The decreasing cost of Next Generation Sequencing is allowing researchers to gain valuable information on microbial communities in unique and often complex environments. The microbial composition in aquaponic (AP) systems is a relative ‘black box.’ An increasing number of studies are providing insight into the role of microorganisms in nutrient cycling, plant productivity, and food safety of AP systems. One challenge is determining how to filter the data post-sequencing. In Illumina short-read sequencing, a per-nucleotide Phred quality score (Q) indicates the probability that the sequencer correctly identified the nucleotide at a specific position. Q filtering is essential in sequencing data analysis as it removes imprecise reads that would otherwise inflate microbial diversity estimates. Here we demonstrate the impact of Q selection on diversity metrics and taxonomic composition of plant-associated microbiomes in AP systems.
16S rRNA raw sequencing data (Illumina MiSeq) was obtained from research examining the effect of development stage on the composition of rhizosphere microbiome in bell pepper (Capsaicin annum) plants grown in AP systems. Sequencing data was analyzed with QIIME2, using Greengenes database for taxonomic identification. Nucleotide quality filtering was performed at High (H; >30), Medium (M; >20) and Low (L; >5) Q thresholds.

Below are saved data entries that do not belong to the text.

**config.mk**
```make
export PLATFORM = sky130hd
export DESIGN_NAME = pste_ctrl
export DESIGN_NICKNAME = d
export VERILOG_FILES = /design/src/sv/pste_pkg.sv /design/src/sv/pste_ctrl.sv
export SDC_FILE = /design/constraint.sdc
export NUM_CORES = 1
export LEC_CHECK = 0
export ABC_CLOCK_PERIOD_IN_PS = 1450
export BUFFER_PORTS_ARGS = -buffer_cell sky130_fd_sc_hd__buf_2
export CORE_MARGIN = 8
export CORE_UTILIZATION = 39
export CTS_CLUSTER_SIZE = 8
export DETAILED_ROUTE_END_ITERATION = 16
export PLACE_DENSITY = 0.69
export SYNTH_ARGS = -nofsm -noshare
export SYNTH_HDL_FRONTEND = slang
export SYNTH_SLANG_ARGS = --single-unit
```
**constraint.sdc**
```tcl
create_clock -name clk -period 1.45 [get_ports clk]
set_input_delay 0.145 -clock clk [delete_from_list [all_inputs] [get_ports clk]]
set_output_delay 0.145 -clock clk [all_outputs]
set_load 0.005 [all_outputs]
```
**src/sv/pste_pkg.sv**
```systemverilog
// pste_pkg: shared types and constants for the ptp source table engine
// no dependencies
package pste_pkg;

    localparam int MacW   = 48;
    localparam int StampW = 64;
    localparam int SeqW   = 16;
    localparam int MaskW  = 18;
    localparam logic [7:0] AccBase = 8'h20;
    localparam logic [7:0] AccTop  = 8'h31;

    typedef enum logic [1:0] {
        KIND_FRAME   = 2'd0,
        KIND_ROUND   = 2'd1,
        KIND_TXSTAMP = 2'd2,
        KIND_RESTART = 2'd3
    } kind_t;

    localparam logic [3:0] MsgSync     = 4'd0;
    localparam logic [3:0] MsgFollowUp = 4'd8;
    localparam logic [3:0] MsgDelayRsp = 4'd9;
    localparam logic [3:0] MsgAnnounce = 4'd11;

    localparam logic ResSample  = 1'b0;
    localparam logic ResRequest = 1'b1;

    typedef enum logic [3:0] {
        ST_IDLE,
        ST_SCAN,
        ST_DECIDE,
        ST_SYNC,
        ST_FOLLOW,
        ST_DRSP,
        ST_ANNOUNCE,
        ST_TXSTAMP,
        ST_DELAY,
        ST_ROUND,
        ST_EMIT,
        ST_RESTART
    } state_t;

    // controller to datapath
    typedef struct packed {
        logic load;       // capture input word
        logic scan_clr;   // reset scan index and flags
        logic scan_step;  // examine one slot
        logic sel_tx;     // use entry_index as working slot
        logic wr_sync;
        logic wr_follow;
        logic wr_drsp;
        logic wr_mac;
        logic wr_tx;
        logic wr_delay;
        logic round_step; // bump one slot in a delay round
        logic emit;       // load output register
        logic restart_step;
    } cmd_t;

    // datapath to controller
    typedef struct packed {
        logic [1:0] kind;
        logic frame_ok;
        logic scan_done;
        logic hit;
        logic free_found;
        logic [3:0] mtype;
        logic follow_ok;
        logic drsp_ok;
        logic announce_ok;
        logic tx_in_range;
        logic round_done;
        logic round_active;
        logic out_busy;
    } stat_t;

endpackage

```
**src/sv/pste_ctrl.sv**
```systemverilog
// pste_ctrl: sequencer for the ptp source table engine
// depends on pste_pkg
module pste_ctrl (
    input  logic            clk,
    input  logic            rst_n,
    input  logic            in_valid,
    output logic            in_ready,
    input  pste_pkg::stat_t st,
    output pste_pkg::cmd_t  cmd
);
    import pste_pkg::*;

    state_t state_reg, state_next;

    always_ff @(posedge clk or negedge rst_n)
    begin
        if (!rst_n)
            state_reg <= ST_IDLE;
        else
            state_reg <= state_next;
    end

    always_comb
    begin
        state_next = state_reg;
        cmd = '0;
        in_ready = 1'b0;
        unique case (state_reg)
            ST_IDLE:
            begin
                in_ready = 1'b1;
                if (in_valid)
                begin
                    cmd.load = 1'b1;
                    cmd.scan_clr = 1'b1;
                    state_next = ST_DECIDE;
                end
            end
            ST_DECIDE:
            begin
                unique case (kind_t'(st.kind))
                    KIND_FRAME:   state_next = st.frame_ok ? ST_SCAN : ST_IDLE;
                    KIND_ROUND:   state_next = ST_ROUND;
                    KIND_TXSTAMP: state_next = ST_TXSTAMP;
                    default:      state_next = ST_RESTART;
                endcase
            end
            ST_SCAN:
            begin
                if (st.hit || st.scan_done)
                begin
                    if (!st.hit)
                        state_next = ST_ANNOUNCE;
                    else if (st.mtype == MsgSync)
                        state_next = ST_SYNC;
                    else if (st.mtype == MsgFollowUp)
                        state_next = ST_FOLLOW;
                    else if (st.mtype == MsgDelayRsp)
                        state_next = ST_DRSP;
                    else
                        state_next = ST_IDLE;
                end
                else
                    cmd.scan_step = 1'b1;
            end
            ST_SYNC:
            begin
                cmd.wr_sync = 1'b1;
                state_next = ST_IDLE;
            end
            ST_FOLLOW:
            begin
                if (!st.follow_ok)
                    state_next = ST_IDLE;
                else if (!st.out_busy)
                begin
                    cmd.wr_follow = 1'b1;
                    state_next = ST_EMIT;
                end
            end
            ST_EMIT:
            begin
                if (!st.out_busy)
                begin
                    cmd.emit = 1'b1;
                    state_next = ST_IDLE;
                end
            end
            ST_DRSP:
            begin
                if (st.drsp_ok)
                begin
                    cmd.wr_drsp = 1'b1;
                    state_next = ST_DELAY;
                end
                else
                    state_next = ST_IDLE;
            end
            ST_ANNOUNCE:
            begin
                if (st.announce_ok && st.free_found)
                    cmd.wr_mac = 1'b1;
                state_next = ST_IDLE;
            end
            ST_TXSTAMP:
            begin
                cmd.sel_tx = 1'b1;
                if (st.tx_in_range)
                begin
                    cmd.wr_tx = 1'b1;
                    state_next = ST_DELAY;
                end
                else
                    state_next = ST_IDLE;
            end
            ST_DELAY:
            begin
                cmd.wr_delay = 1'b1;
                state_next = ST_IDLE;
            end
            ST_ROUND:
            begin
                if (st.round_done)
                    state_next = ST_IDLE;
                else if (!st.round_active)
                    cmd.round_step = 1'b1;
                else if (!st.out_busy)
                begin
                    cmd.round_step = 1'b1;
                    cmd.emit = 1'b1;
                end
            end
            ST_RESTART:
            begin
                cmd.restart_step = 1'b1;
                state_next = ST_IDLE;
            end
            default: state_next = ST_IDLE;
        endcase
    end

endmodule

```
==> impl_metrics.ini, run 1 <==
[finish]
diodes = 0
fin_cells = 152
drive_gt1_share_pct = 61.76
stdcell_area_um2 = 1085
largest_register_ffs = 4
syn_to_final_growth_pct = 67.05
fin_nets = 162

[worst_hold_path]
hp-class = in -> reg
min_from = st[0]

[synth]
synthCells = 82
ys_types = 41
synthMuxAreaShare_pct = 1.734
synthSimpleGateAreaFrac_pct = 41.81
synth-async-reset-ratio_pct = 100.0
avgSynthCellArea_um2 = 7.919
synth-seq-cells = 4
yosys.area_share.adder_pct = 7.707
ys_seq_area_share_pct = 15.41
synth_top_family_by_area = simple AND/OR/NAND/NOR gates
synth_top_area_share_pct = 15.41
yosys_most_used_dff = dfrtp_1
synth_area_um2 = 649.4
synth_edf_count = 0
syn-num-nets = 106
synth_compound_area_share_pct = 21.97
yosysTopAreaCell = dfrtp_1
synth_xor_area_share_pct = 1.349
synth_area_leaders = dfrtp_1 (15%), ha_1 (7.7%), nor2_1 (5.8%)
yosysWarnings = 0

[pwr]
combinationalPowerShare_pct = 76.7
p_leak_nw = 0.5446
power_density_nw_per_um2 = 1550
p_sw_w = 0.0007218
swShare_pct = 42.93
seqPwrFrac_pct = 14.9
clock_power_share_pct = 8.3
peakVddDrop_mv = 0.7695
intPower_w = 0.0009594

[sta]
final.setup.tns_ps = -792.9
timing.clock.skew_ps = 2.774
finalSetupViolCount = 10
hold_viol_final = 0
tightest_slew_ps = 337.4
slew_headroom_pct = 77.22
rsz0062_at_grt = yes
slew_viol_final = 0
finalCritPeriodShare_pct = 108.8
fin_crit_ps = 1578
fin_ws_ps = -128.0
fmax_ghz = 0.6337
hold_slack_ps = 210.3

[setup_path]
critPathArrivalTime_ps = 1740
critPathKind = reg -> reg
worst_ep_required_time_ps = 1610
crit_family = simple AND/OR/NAND/NOR gates
crit_path_start_kind = register
cpPeakStageDelay_ps = 440
r2r_start = state_reg[2]
crit_chain = buf_6 -> buf_4 -> nand4bb_1 -> a21oi_2 -> or4_4 -> o2bb2ai_2
cp_slowest_cell = dfrtp_2
cp-end-kind = register
crit_fanout = 6
critPathLaunch = state_reg[2]
critPathBufInv = 2

[clock_network]
htree_levels = 1
cts.sinks = 4
clockBufferDepth = 2
cts-root-buf = clkbuf_4
cts_made_buffers = 3
path_clk_slew_ps = 40
insertion_delay_ps = 240
cts_tree = yes

[floorplanning]
num_io_pins = 34
die_area_um2 = 3227
die_h_um = 56.81
rows = 14
chipWidth_um = 56.81
core-area_um2 = 1541
start_util_pct = 42.13

[run_status]
violations = negative setup slack
status = finished, violations left

[job]
max-cap-violations = 0

[routing]
via_count = 829
wire_per_inst_um = 15.68
viasPerCell = 5.454
route.detailed.drc = 0
drtAntennaViolNets = 0
first_iter_violations = 9
drtPass1Iterations = 4
routed_wl_um = 2383

[place]
place.gp.congestion = 0.7872
dpl_cell_area_um2 = 874.6
dp_slack_ps = -32.39
placed_cells = 136
dp_hpwl_um = 1642
io_buffers = 33

[grt]
grt_antenna_before_repair = 0
grt_pass1_wl_um = 3629
grt_overflow = 0
grt_pass1_vias = 855
grt_max_degree = 9
grt_usage_pct = 13.46
$ cat src/rtl/stlt_pkg.sv
// Shared types and command codes for the session table.
package stlt_pkg;

  localparam int CMD_W     = 3;
  localparam int TOKEN_W   = 64;
  localparam int TIME_W    = 32;
  localparam int TIMEOUT_W = 20;
  localparam int SLOT_W    = 4;

  localparam logic [CMD_W-1:0] CMD_CREATE   = 3'd0;
  localparam logic [CMD_W-1:0] CMD_VALIDATE = 3'd1;
  localparam logic [CMD_W-1:0] CMD_DESTROY  = 3'd2;
  localparam logic [CMD_W-1:0] CMD_INIT     = 3'd3;
  localparam logic [CMD_W-1:0] CMD_SHUTDOWN = 3'd4;

  localparam logic [TIMEOUT_W-1:0] TIMEOUT_RESET = 20'd3600;

  typedef struct packed {
    logic [CMD_W-1:0]   command;
    logic [TOKEN_W-1:0] token;
    logic [TIME_W-1:0]  now;
  } stlt_req_t;

  typedef struct packed {
    logic               ok;
    logic [SLOT_W-1:0]  slot;
    logic               evicted;
    logic [TOKEN_W-1:0] issued_token;
  } stlt_rsp_t;

endpackage
`config.mk`:
```
export PLATFORM = sky130hd
export DESIGN_NAME = ectr_front_flat
export DESIGN_NICKNAME = d
export VERILOG_FILES = /design/src/rtl/core/ectr_pkg.sv /design/src/rtl/core/ectr_if.sv /design/src/rtl/core/ectr_front.sv /design/src/flat_wrapper.sv
export SDC_FILE = /design/constraint.sdc
export NUM_CORES = 1
export LEC_CHECK = 0
export BUFFER_PORTS_ARGS = -buffer_cell sky130_fd_sc_hd__buf_2
export CORE_MARGIN = 2
export CORE_UTILIZATION = 50
export CTS_CLUSTER_SIZE = 16
export DETAILED_ROUTE_END_ITERATION = 8
export GPL_ROUTABILITY_DRIVEN = 0
export GPL_TIMING_DRIVEN = 0
export PLACE_DENSITY_LB_ADDON = 0.12
export SLEW_MARGIN = 0
export SYNTH_ARGS = -nofsm -noshare
export SYNTH_HDL_FRONTEND = slang
export SYNTH_SLANG_ARGS = --single-unit
export TNS_END_PERCENT = 1
```
`constraint.sdc`:
```
create_clock -name clk -period 7.7 [get_ports clk]
set_input_delay 1.155 -clock clk [delete_from_list [all_inputs] [get_ports clk]]
set_output_delay 1.155 -clock clk [all_outputs]
set_load 0.01 [all_outputs]
```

Quality score selection resulted in significant differences in alpha diversity, beta-diversity, and microbial abundance estimates. Retention of H quality nucleotides retained 50% of input data, while 25% and 10% were retained on M and L, respectively. Shannon diversity index was significantly higher in H-filtered samples (6.66 ± 0.72) than M (3.79 ± 0.98) and L (5.94 ± 0.77), which were significantly different from each other (Figure 1 [p ≤ 0.05). In addition, the number of taxa identified varied considerably between Q, with H, M and L comprised of 296, 103 and 192 unique taxa, respectively. High and L Q resulted in similar pattern of dissimilarity on a principle component analysis plot, which differed considerably from M.
Results from this exercise highlight the importance of filtering reads in AP microbiome data. Retention of low-quality nucleotides can lead to sequencing errors being misinterpreted as unique taxa, thereby inflating diversity metrics, while H may eliminate rare but potentially important taxa altogether. Medium-quality filtering may inadvertently remove both genuine low-abundance taxa and higher quality reads that would contribute to the richness and evenness required for a higher Shannon index. Analysis of the microbial composition of APs systems may benefit from a multi-filtering approach, where H and L quality datasets are analyzed together. Rare taxa that appear consistently across both H and L filtering could be treated as part of the ‘extended core microbiome’, which may be functionally important despite their low abundance.